◆ **EXERCISE REQUIREMENTS**
Keep only those lines of the records that include the string "drives".
====== DATASET RECORDS ======
## config.mk

```make
export PLATFORM = sky130hd
export DESIGN_NAME = inst_fetch_flat
export DESIGN_NICKNAME = d
export VERILOG_FILES = /design/src/rtl/fetch_pkg.sv /design/src/rtl/inst_fetch_if.sv /design/src/rtl/fetch_fifo.sv /design/src/rtl/inst_fetch.sv /design/src/flat_wrapper.sv
export SDC_FILE = /design/constraint.sdc
export NUM_CORES = 1
export LEC_CHECK = 0
export CORE_MARGIN = 1.5
export CORE_UTILIZATION = 55
export CTS_CLUSTER_DIAMETER = 80
export CTS_CLUSTER_SIZE = 30
export DETAILED_ROUTE_END_ITERATION = 16
export GPL_ROUTABILITY_DRIVEN = 0
export PLACE_DENSITY = 0.88
export SKIP_LAST_GASP = 1
export SLEW_MARGIN = 20
export SYNTH_ARGS = -nofsm -noshare
export SYNTH_HDL_FRONTEND = slang
export SYNTH_HIERARCHICAL = 1
export SYNTH_SLANG_ARGS = --single-unit
export TNS_END_PERCENT = 20
```

## constraint.sdc

```tcl
create_clock -name clk -period 5.8 [get_ports clk]
set_clock_uncertainty 0.2 [all_clocks]
set_input_delay 0.58 -clock clk [delete_from_list [all_inputs] [get_ports clk]]
set_output_delay 0.58 -clock clk [all_outputs]
set_load 0.01 [all_outputs]
```

## src/rtl/fetch_pkg.sv

```systemverilog
// Shared types and constants for the instruction fetch unit.
//   fetch_state_t : fetch FSM states
//   fetch_entry_t : buffered instruction word plus the address it came from
//   NOP_INST      : word presented to decode when nothing is buffered
//   word_align    : clears the byte-offset bits of an address
package fetch_pkg;

    localparam int unsigned DEFAULT_DEPTH    = 4;
    localparam logic [31:0] DEFAULT_RESET_PC = 32'h0000_0000;
    localparam logic [31:0] NOP_INST         = 32'h0000_0013;
    localparam logic [31:0] FETCH_STRIDE     = 32'd4;

    typedef enum logic [1:0] {
        IDLE = 2'd0,
        REQ  = 2'd1,
        WAIT = 2'd2,
        DROP = 2'd3
    } fetch_state_t;

    typedef struct packed {
        logic [31:0] inst;
        logic [31:0] pc;
    } fetch_entry_t;

    function automatic logic [31:0] word_align(input logic [31:0] addr);
        return addr & 32'hFFFF_FFFC;
    endfunction

endpackage

```

## src/rtl/inst_fetch_if.sv

```systemverilog
// Instruction memory request/response bus.
//   master : fetch unit side (drives mem_req/mem_addr)
//   slave  : memory side (drives mem_gnt/mem_rvalid/mem_rdata)
interface inst_fetch_if;

    logic        mem_req;
    logic [31:0] mem_addr;
    logic        mem_gnt;
    logic        mem_rvalid;
    logic [31:0] mem_rdata;

    modport master (
        output mem_req,
        output mem_addr,
        input  mem_gnt,
        input  mem_rvalid,
        input  mem_rdata
    );

    modport slave (
        input  mem_req,
        input  mem_addr,
        output mem_gnt,
        output mem_rvalid,
        output mem_rdata
    );

endinterface

```

## src/rtl/fetch_fifo.sv

```systemverilog
// DEPTH-entry instruction buffer holding {inst, pc} pairs.
//   clk, rst   : clock, synchronous active-high reset
//   flush      : empties the buffer; wins over push and pop
//   push/data  : write one entry (accepted when not full, or when popping)
//   pop        : drop the head entry (ignored when empty)
//   head       : current head entry (undefined when empty)
//   count      : number of stored entries
//   full/empty : occupancy flags
module fetch_fifo
    import fetch_pkg::*;
#(
    parameter int unsigned DEPTH = DEFAULT_DEPTH
) (
    input  logic                    clk,
    input  logic                    rst,
    input  logic                    flush,
    input  logic                    push,
    input  fetch_entry_t            push_data,
    input  logic                    pop,
    output fetch_entry_t            head,
    output logic [$clog2(DEPTH):0]  count,
    output logic                    full,
    output logic                    empty
);

    localparam int unsigned AW = $clog2(DEPTH);
    localparam int unsigned CW = AW + 1;

    fetch_entry_t   storage [DEPTH];
    logic [AW-1:0]  wr_ptr;
    logic [AW-1:0]  rd_ptr;
    logic           do_push;
    logic           do_pop;

    assign empty   = (count == CW'(0));
    assign full    = (count == CW'(DEPTH));
    assign do_pop  = pop && !empty;
    // A pop in the same cycle frees the slot the push needs.
    assign do_push = push && (!full || do_pop);
    assign head    = storage[rd_ptr];

    // Pointer and occupancy tracking.
    always_ff @(posedge clk) begin
        if (rst || flush) begin
            wr_ptr <= '0;
            rd_ptr <= '0;
            count  <= '0;
        end else begin
            if (do_push) begin
                wr_ptr <= wr_ptr + AW'(1);
            end
            if (do_pop) begin
                rd_ptr <= rd_ptr + AW'(1);
            end
            count <= count + CW'(do_push) - CW'(do_pop);
        end
    end

    // Entry storage; contents are only meaningful below count.
    always_ff @(posedge clk) begin
        if (!rst && !flush && do_push) begin
            storage[wr_ptr] <= push_data;
        end
    end

endmodule

```

## src/rtl/inst_fetch.sv

```systemverilog
// Instruction fetch unit: issues one word fetch at a time, buffers returned
// instructions and presents them in order to decode.
//   clk, rst     : clock, synchronous active-high reset
//   mem          : instruction memory bus (master side)
//   redirect     : flush buffer and restart fetch at redirect_pc
//   redirect_pc  : new fetch address (byte offset ignored)
//   inst_valid   : head of buffer holds an instruction
//   inst/inst_pc : head instruction and its address (NOP/0 when empty)
//   inst_ready   : decode consumes the head this cycle
module inst_fetch
    import fetch_pkg::*;
#(
    parameter logic [31:0] RESET_PC = DEFAULT_RESET_PC,
    parameter int unsigned DEPTH    = DEFAULT_DEPTH
) (
    input  logic               clk,
    input  logic               rst,
    inst_fetch_if.master       mem,
    input  logic               redirect,
    input  logic [31:0]        redirect_pc,
    output logic               inst_valid,
    output logic [31:0]        inst,
    output logic [31:0]        inst_pc,
    input  logic               inst_ready
);

    localparam int unsigned CW = $clog2(DEPTH) + 1;

    fetch_state_t   state;
    logic [31:0]    fetch_pc;
    logic [31:0]    req_pc;
    logic [31:0]    new_pc;

    fetch_entry_t   fifo_head;
    fetch_entry_t   fifo_in;
    logic [CW-1:0]  fifo_count;
    logic           fifo_full;
    logic           fifo_empty;
    logic           fifo_push;
    logic           fifo_pop;
    logic [CW-1:0]  count_after;

    assign new_pc      = word_align(redirect_pc);
    assign inst_valid  = !fifo_empty;
    assign inst        = inst_valid ? fifo_head.inst : NOP_INST;
    assign inst_pc     = inst_valid ? fifo_head.pc   : 32'h0000_0000;

    // Redirect beats both push and pop; the FIFO flush handles the rest.
    assign fifo_pop    = inst_valid && inst_ready && !redirect;
    assign fifo_push   = (state == WAIT) && mem.mem_rvalid && !redirect;
    assign fifo_in     = '{inst: mem.mem_rdata, pc: req_pc};
    // Occupancy once this cycle's response lands; decides whether to refetch.
    assign count_after = fifo_count + CW'(1) - CW'(fifo_pop);

    fetch_fifo #(
        .DEPTH (DEPTH)
    ) u_fifo (
        .clk       (clk),
        .rst       (rst),
        .flush     (redirect),
        .push      (fifo_push),
        .push_data (fifo_in),
        .pop       (fifo_pop),
        .head      (fifo_head),
        .count     (fifo_count),
        .full      (fifo_full),
        .empty     (fifo_empty)
    );

    // Fetch FSM with registered request outputs. A new request is only
    // issued when a buffer slot is free for its response, so the single
    // outstanding fetch always has somewhere to land.
    always_ff @(posedge clk) begin
        if (rst) begin
            state        <= IDLE;
            fetch_pc     <= RESET_PC;
            req_pc       <= RESET_PC;
            mem.mem_req  <= 1'b0;
            mem.mem_addr <= RESET_PC;
        end else if (redirect) begin
            fetch_pc <= new_pc;
            case (state)
                IDLE: begin
                    state        <= REQ;
                    mem.mem_req  <= 1'b1;
                    mem.mem_addr <= new_pc;
                end
                REQ: begin
                    if (mem.mem_gnt) begin
                        // Already accepted: its response must be swallowed.
                        state       <= DROP;
                        mem.mem_req <= 1'b0;
                    end else begin
                        state        <= REQ;
                        mem.mem_addr <= new_pc;
                    end
                end
                WAIT: begin
                    if (mem.mem_rvalid) begin
                        state        <= REQ;
                        mem.mem_req  <= 1'b1;
                        mem.mem_addr <= new_pc;
                    end else begin
                        state <= DROP;
                    end
                end
                DROP: begin
                    if (mem.mem_rvalid) begin
                        state        <= REQ;
                        mem.mem_req  <= 1'b1;
                        mem.mem_addr <= new_pc;
                    end
                end
            endcase
        end else begin
            case (state)
                IDLE: begin
                    if (!fifo_full) begin
                        state        <= REQ;
                        mem.mem_req  <= 1'b1;
                        mem.mem_addr <= fetch_pc;
                    end
                end
                REQ: begin
                    if (mem.mem_gnt) begin
                        state       <= WAIT;
                        mem.mem_req <= 1'b0;
                        req_pc      <= fetch_pc;
                        fetch_pc    <= fetch_pc + FETCH_STRIDE;
                    end
                end
                WAIT: begin
                    if (mem.mem_rvalid) begin
                        if (count_after < CW'(DEPTH)) begin
                            state        <= REQ;
                            mem.mem_req  <= 1'b1;
                            mem.mem_addr <= fetch_pc;
                        end else begin
                            state <= IDLE;
                        end
                    end
                end
                DROP: begin
                    if (mem.mem_rvalid) begin
                        state        <= REQ;
                        mem.mem_req  <= 1'b1;
                        mem.mem_addr <= fetch_pc;
                    end
                end
            endcase
        end
    end

endmodule

```

## src/flat_wrapper.sv

```systemverilog
// flat-port wrapper written by rule: the top's interface ports become plain ports
module inst_fetch_flat import fetch_pkg::*;
#(
    parameter logic [31:0] RESET_PC = DEFAULT_RESET_PC,
    parameter int unsigned DEPTH    = DEFAULT_DEPTH
)
  (clk, rst, redirect, redirect_pc, inst_valid, inst, inst_pc, inst_ready, mem_mem_req, mem_mem_addr, mem_mem_gnt, mem_mem_rvalid, mem_mem_rdata);
  inst_fetch_if mem_i ();
  input  logic clk;
  input  logic rst;
  input  logic redirect;
  input  logic [31:0] redirect_pc;
  output logic inst_valid;
  output logic [31:0] inst;
  output logic [31:0] inst_pc;
  input  logic inst_ready;
  output wire logic [$bits(mem_i.mem_req)-1:0] mem_mem_req;
  output wire logic [$bits(mem_i.mem_addr)-1:0] mem_mem_addr;
  input wire logic [$bits(mem_i.mem_gnt)-1:0] mem_mem_gnt;
  input wire logic [$bits(mem_i.mem_rvalid)-1:0] mem_mem_rvalid;
  input wire logic [$bits(mem_i.mem_rdata)-1:0] mem_mem_rdata;
  assign mem_mem_req = mem_i.mem_req;
  assign mem_mem_addr = mem_i.mem_addr;
  assign mem_i.mem_gnt = mem_mem_gnt;
  assign mem_i.mem_rvalid = mem_mem_rvalid;
  assign mem_i.mem_rdata = mem_mem_rdata;
  inst_fetch #(.RESET_PC(RESET_PC), .DEPTH(DEPTH)) u_core (.clk(clk), .rst(rst), .mem(mem_i), .redirect(redirect), .redirect_pc(redirect_pc), .inst_valid(inst_valid), .inst(inst), .inst_pc(inst_pc), .inst_ready(inst_ready));
endmodule
```

# Yosys cells after proc, flatten, opt, wreduce, memory -nomap -nowiden
# Memory sizes are Yosys's and may differ from the RTL's. A register that Yosys moved wholly into a read port is not among the register bits.
# Index checks and enable logic that the tools add are counted.
[op_classes] add_sub_neg=7 n_mul=0 n_div=0 n_lt_le_gt_ge=1 eq_ne=11 shift=0 mux=36 bitwise_logic=1 reduce_logical=27
[op_table] operator="2-to-1 mux 32 bit" count=12
[op_table] operator="case mux 32 bit (3 select lines)" count=2
[op_table] operator="adder 32 x 3 -> 32 bit (second input constant)" count=1
[op_table] operator="2-to-1 mux 2 bit" count=9
[op_table] operator="inequality test 3 bit (second input constant)" count=6
[op_table] operator="case mux 2 bit (4 select lines)" count=2
[op_table] operator="2-to-1 mux 1 bit" count=9
[op_table] operator="AND reduction 3 bit" count=3
[op_table] operator="logical AND 1 bit" count=8
[op_table] operator="AND reduction 7 bit" count=1
[op_table] operator="subtractor 3 x 1 -> 3 bit" count=2
[op_table] operator="adder 2 x 1 -> 2 bit (second input constant)" count=2
[op_table] operator="== test 2 bit (second input constant)" count=2
[op_table] operator="logical NOT 1 bit" count=4
[op_table] operator="case mux 1 bit (4 select lines)" count=1
[op_table] operator="AND reduction 2 bit" count=2
[op_table] operator="nonzero test 2 bit" count=2
[op_table] operator="nonzero test 4 bit" count=1
[op_table] operator="OR reduction 2 bit" count=2
[op_table] operator="adder 3 x 1 -> 3 bit" count=1
[op_table] operator="adder 3 x 1 -> 3 bit (second input constant)" count=1
[op_table] operator="== test 3 bit (second input constant)" count=1
[op_table] operator="logical NOT 3 bit" count=1
[op_table] operator="less-than comparator 3 bit (second input constant)" count=1
[op_table] operator="6 further kinds" count=7
[word_totals] reg_bits=106 latchBits=0 ramBits=256 mem_bits_ro=0 in_bits=70 wordCells=93 memories=1
[mem_list] memory="u_core.u_fifo.storage" words=4 word_bits=64 read_ports=1 rd_ports_with_merged_regs=1 wr=1 line_no="fetch_fifo.sv:29" source="fetch_entry_t storage [DEPTH];"

# Logic depth before layout (Yosys ltp)
# Gate-level depths: netlist of the first run.
[depth] word_depth=10 ltp_mapped=11

# Modules after synthesis
# The synthesis of the first run kept the hierarchy.
[by_module_without_submodules] module="fetch_fifo" n_inst=1 cells_per_inst=381 area_per_inst_um2=9785.6 seq_area_each_um2=7867.5
[by_module_without_submodules] module="inst_fetch" n_inst=1 cells_per_inst=597 area_per_inst_um2=4837.1 seq_area_each_um2=1861.8

# Least setup slack after synthesis of the first run
# OpenSTA, ideal clock, no wires.
[synth_path] path_kind="input port to flip-flop" from="input port redirect" to="memory u_core/u_fifo/storage[0][0] (netlist name), enable pin" setup_time_ns=0.429 arrival_ns=2.940 required_ns=5.171 slack_ns=2.231 cell_stages=4 path_buffers=0 cell_sequence="nor3b_1 > inv_1 > a21boi_2 > and3_1"
[synth_between] elab_chain_cells=8 elab_cells_between_ends=10 classes_between="mux (2); reduce/logical (8)"
[synth_lines] element="start: declaration" line_no="flat_wrapper.sv:11" source="input logic redirect;"
[synth_lines] element="logical NOT 1 bit *" line_no="fetch_fifo.sv:61, inst_fetch.sv:49, inst_fetch.sv:50"
[synth_lines] element="logical AND 1 bit" line_no="inst_fetch.sv:49" source="assign fifo_pop = inst_valid && inst_ready && !redirect;"
[synth_lines] element="logical AND 1 bit" line_no="fetch_fifo.sv:37" source="assign do_pop = pop && !empty;"
[synth_lines] element="logical OR 1 bit" line_no="fetch_fifo.sv:39" source="assign do_push = push && (!full || do_pop);"
[synth_lines] element="logical AND 1 bit" line_no="fetch_fifo.sv:39"
[synth_lines] element="logical AND 1 bit *" line_no="fetch_fifo.sv:61" source="if (!rst && !flush && do_push) begin"
[synth_lines] element="2-to-1 mux 1 bit *" line_no="fetch_fifo.sv:61"
[synth_lines] element="2-to-1 mux 1 bit (implied by the code) *" line_no="fetch_fifo.sv:62" source="storage[wr_ptr] <= push_data;"
[synth_lines] element="end: declaration" line_no="fetch_fifo.sv:29"
# Every way passes the cells marked *; elsewhere a longest branch is shown, timed or not.

==> results.cfg, run 1 <==
[cells_and_area]
stdcell_area_um2 = 17000
drive_above_1_share = 0.109
nNetsFinal = 1202
area_delta_synth_final_pct = 16.0
mostFrequentLayoutCell = edfxtp_1
num_antenna_cells = 0
final_cells = 1465
layout_common_cells = 256 x edfxtp_1, 161 x clkdlybuf4s50_1, 100 x dfxtp_1, 95 x nand2_1, 79 x a21oi_1

[logic_synthesis]
async_flop_share = 0
synth_flop_cell = edfxtp_1
syn_avg_cell_area_um2 = 15.0
synth_cell_types = 58
synth_edf_count = 256
synth.area.top_cells = edfxtp_1 53%, dfxtp_1 14%, mux4_2 9.2%
yosysTopAreaCellShare = 0.526
syn-cell-area_um2 = 14600
seq_area_frac_synth = 0.665
syn_inst = 978
yosysWarnings = 6
yosysTopAreaCell = edfxtp_1
yosys_register_bits = 358

[placed_design]
dp_hpwl_mm = 18.1
dpl_cell_area_um2 = 16400
port_buffers = 163
dp_cells = 1436

[sta]
rsz0062_at_grt = false
period_needed_ns = 3.91
fmax_mhz = 256
timing.final.crit_share = 0.674
worst_pin_slew_ns = 1.07
setup_viol = 0
slew_headroom = 0.289
hold_viol = 0
final_max_slew_viol_count = 0
setup_tns_ns = 0

[setup_path]
required_ns = 5.02
start_kind = flop
path_class = reg -> out
end_kind = primary output
ff2ff_path_depth = 6
r2r_start = u_core/u_fifo/count[2]
cp_max_fo = 41
r2r-end = u_core/u_fifo/storage[2][26]
regToRegSetupSlack_ns = 2.36
worstPathArrival_ns = 3.13

[power]
vdd_drop_max_mv = 0.208
clkPwrFrac = 0.294
p_per_area_nw_per_um2 = 264
p_leak_nw = 5.19
internal-power_mw = 3.50
power.net_switching_mw = 0.976
p_seq_frac = 0.631
p_comb_frac = 0.075
power.share.switching = 0.218

[floorplan]
dieArea_um2 = 27600
die_x_um = 166
start_util = 0.561
coreArea_um2 = 26100
dieHeight_um = 166
pin_count = 168
fp-row-count = 59

[cts]
insertion_delay_ns = 0.52
cts_num_sinks = 358
cts.clk_slew.worst_paths_ns = 0.12
htree_levels = 1
clockBufferDepth = 3
cts_buffers = 16
cts_tree = done
cts_setup_buffers = 0
cts_hold_buffers = 0
root_buffer = clkbuf_16
cts.repair.resized = 0

[route]
drc_errors = 0
drtPass1Iterations = 5
ant_nets = 0
vias = 8599
vias_per_cell = 5.87
wl_per_cell_um = 19.8
drt_iter0_markers = 760
routed_wl_mm = 29.0

[job]
maxCapViolations = 0

[worst_hold_path]
min_to = u_core/req_pc[25]
min_path_cells = 2
hold_class = reg -> reg
worstHoldStart = u_core/req_pc[25]

[global_route]
grt_pass1_vias = 8432
grt_pass1_wl_mm = 46.0
overflow = 0
track_usage = 0.209
antenna_found_initial = 0
grt_max_degree = 98

[status]
status = finished clean
==> layer usage <==
layer / GRT usage / share of wire
met1: 0.294 / 0.43
met2: 0.353 / 0.49
met3: 0.0262 / 0.065
met4: 0.0470 / 0.019
met5: 0 / 0
==> flip-flops by register name, summed over array words and instances (netlist names), named ones only <==
| signal | count |
|---|---|
| u_core/u_fifo/storage | 256 |
| u_core/fetch_pc | 30 |
| u_core/mem.mem_addr | 30 |
| u_core/req_pc | 30 |
| u_core/u_fifo/count | 3 |
| u_core/state | 2 |
| u_core/u_fifo/rd_ptr | 2 |
| u_core/u_fifo/wr_ptr | 2 |
| u_core/mem.mem_req | 1 |
==> kinds of logic after synthesis <==
logic type | Yosys count | share of synthesized area
flip-flops | 358 | 0.665
AND/OR/NAND/NOR | 262 | 0.0934
AO/OA/AOI/OAI | 148 | 0.0641
multiplexers | 93 | 0.119
buffers and inverters | 73 | 0.0281
XOR/XNOR | 31 | 0.0186
adder cells (fa/ha/maj) | 12 | 0.0108
other | 1 | 0.000256
==> power by group through the flow <==
stage	registers, mW	logic (mW)	clock network (mW)
6_report	2.83	0.337	1.32
3_5_place_dp	2.88	0.332	0
3_3_place_gp	2.88	0.323	0
5_1_grt	2.84	0.364	1.42
4_1_cts	2.83	0.336	1.35
2_1_floorplan	2.88	0.157	0
==> per-stage QoR <==
stage / util / total power, mW / setup WS (ns) / hold slack, ns
4_1_cts: 0.650 / 4.51 / 1.65 / 0.308
5_1_grt: 0.651 / 4.62 / 1.74 / 0.335
2_1_floorplan: - / 3.04 / 2.23 / 0.245
3_3_place_gp: 0.631 / 3.21 / 1.90 / 0.270
6_report: 0.651 / 4.48 / 1.89 / 0.308
3_5_place_dp: 0.631 / 3.21 / 1.86 / 0.274
==> area by class of cell <==
| class | instances | area (µm²) |
|---|---|---|
| sequential | 358 | 9730 |
| fill | 1829 | 9090 |
| multi-input combinational | 556 | 4540 |
| timing repair buffer | 177 | 1740 |
| clock buffer | 24 | 452 |
| tap | 335 | 419 |
| clock inverter | 4 | 46.3 |
| inverter | 11 | 41.3 |
==> cells in the mapped netlist, drive strengths merged, types with 9 or more instances <==
library cell    n
nor2           31
nor3           10
mux4           64
nor2b          64
nand2          95
a211oi         39
xor2           12
nand4          10
clkbuf         40
ha             11
buf            22
edfxtp        256
xnor2          19
and3            9
dfxtp         102
nand3          13
mux2i          29
a21oi          79
inv            10
==> worst max-delay path: stages, from the launching register on <==
cell	delay, ns
dfxtp_2	1.05
buf_4	0.48
mux4_2	0.38
nor2b_1	0.15
clkdlybuf4s50_1	0.51
==> how the worst max path moves through the flow <==
| stage | to | slack, ns | depth (start not counted) |
|---|---|---|---|
| after floorplan | u_core/u_fifo/storage[0][0] | 2.23 | 4 |
| after global placement | u_core/u_fifo/storage[2][7] | 1.90 | 6 |
| after detailed placement | u_core/u_fifo/storage[2][22] | 1.86 | 6 |
| after CTS | inst_pc[10] | 1.65 | 4 |
| after global routing | inst_pc[0] | 1.74 | 4 |
| final | inst_pc[18] | 1.89 | 4 |
Power figures use the tool's default switching activity.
======
◆ **REPLY TO THE EXERCISE**
//   master : fetch unit side (drives mem_req/mem_addr)
//   slave  : memory side (drives mem_gnt/mem_rvalid/mem_rdata)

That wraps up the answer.